Is there a better way? No. Apple’s Mail has added the weight and complexity of countless features that few of us pay much attention to, let alone use regularly. Basically, what most Mac users want is to get through the mass of mail every day as quickly as possible. Here’s a clever and affordable tool that helps. It’s called MailBar. Guess where it lives?
Yep. MailBar resides in the Mac’s Menubar so it’s like having email from within any Mac app, easily viewed and handled with a click.
The Menubar icon displays how many unread messages remain in the Mail inbox, and a click gets you a drop down list– sort of like a mini Mail app, but with options to search messages, mark messages, move messages to archive or delete, and all the basics that bore us to death, but need to be done. Soon.
Right from the first Menubar click you can compose a new email message, reply to one in the inbox, or forward the message to get it out of sight as quickly as possible. MailBar even does autocomplete when you begin to type an email address.
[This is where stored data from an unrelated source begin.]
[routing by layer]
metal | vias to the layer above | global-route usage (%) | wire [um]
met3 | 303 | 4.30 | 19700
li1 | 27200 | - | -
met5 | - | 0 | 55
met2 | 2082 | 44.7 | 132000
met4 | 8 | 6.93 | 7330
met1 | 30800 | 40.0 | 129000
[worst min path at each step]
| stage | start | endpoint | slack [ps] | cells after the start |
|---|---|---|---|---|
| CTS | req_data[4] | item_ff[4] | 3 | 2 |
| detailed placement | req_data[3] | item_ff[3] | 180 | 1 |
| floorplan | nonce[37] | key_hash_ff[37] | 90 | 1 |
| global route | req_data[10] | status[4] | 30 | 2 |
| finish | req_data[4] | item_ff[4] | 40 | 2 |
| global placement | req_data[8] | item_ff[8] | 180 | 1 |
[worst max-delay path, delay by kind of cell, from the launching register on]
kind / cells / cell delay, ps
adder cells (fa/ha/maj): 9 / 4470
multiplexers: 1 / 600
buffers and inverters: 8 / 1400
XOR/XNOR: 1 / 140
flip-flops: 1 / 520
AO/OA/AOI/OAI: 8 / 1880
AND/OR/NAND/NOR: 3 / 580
Despite being a mini-mini version of Mail, MailBar isn’t devoid of basic features. Configure up to four email mailboxes, each with color, sound, and active state. Customize keyboard shortcuts, too.
MailBar isn’t Mail and it’s not supposed to be. It’s a more convenient, faster, easier way to dispose of the latest messages while you’re working from within another app on your Mac. For that, it works, and that justifies the less-than-a-cheap-lunch price tag.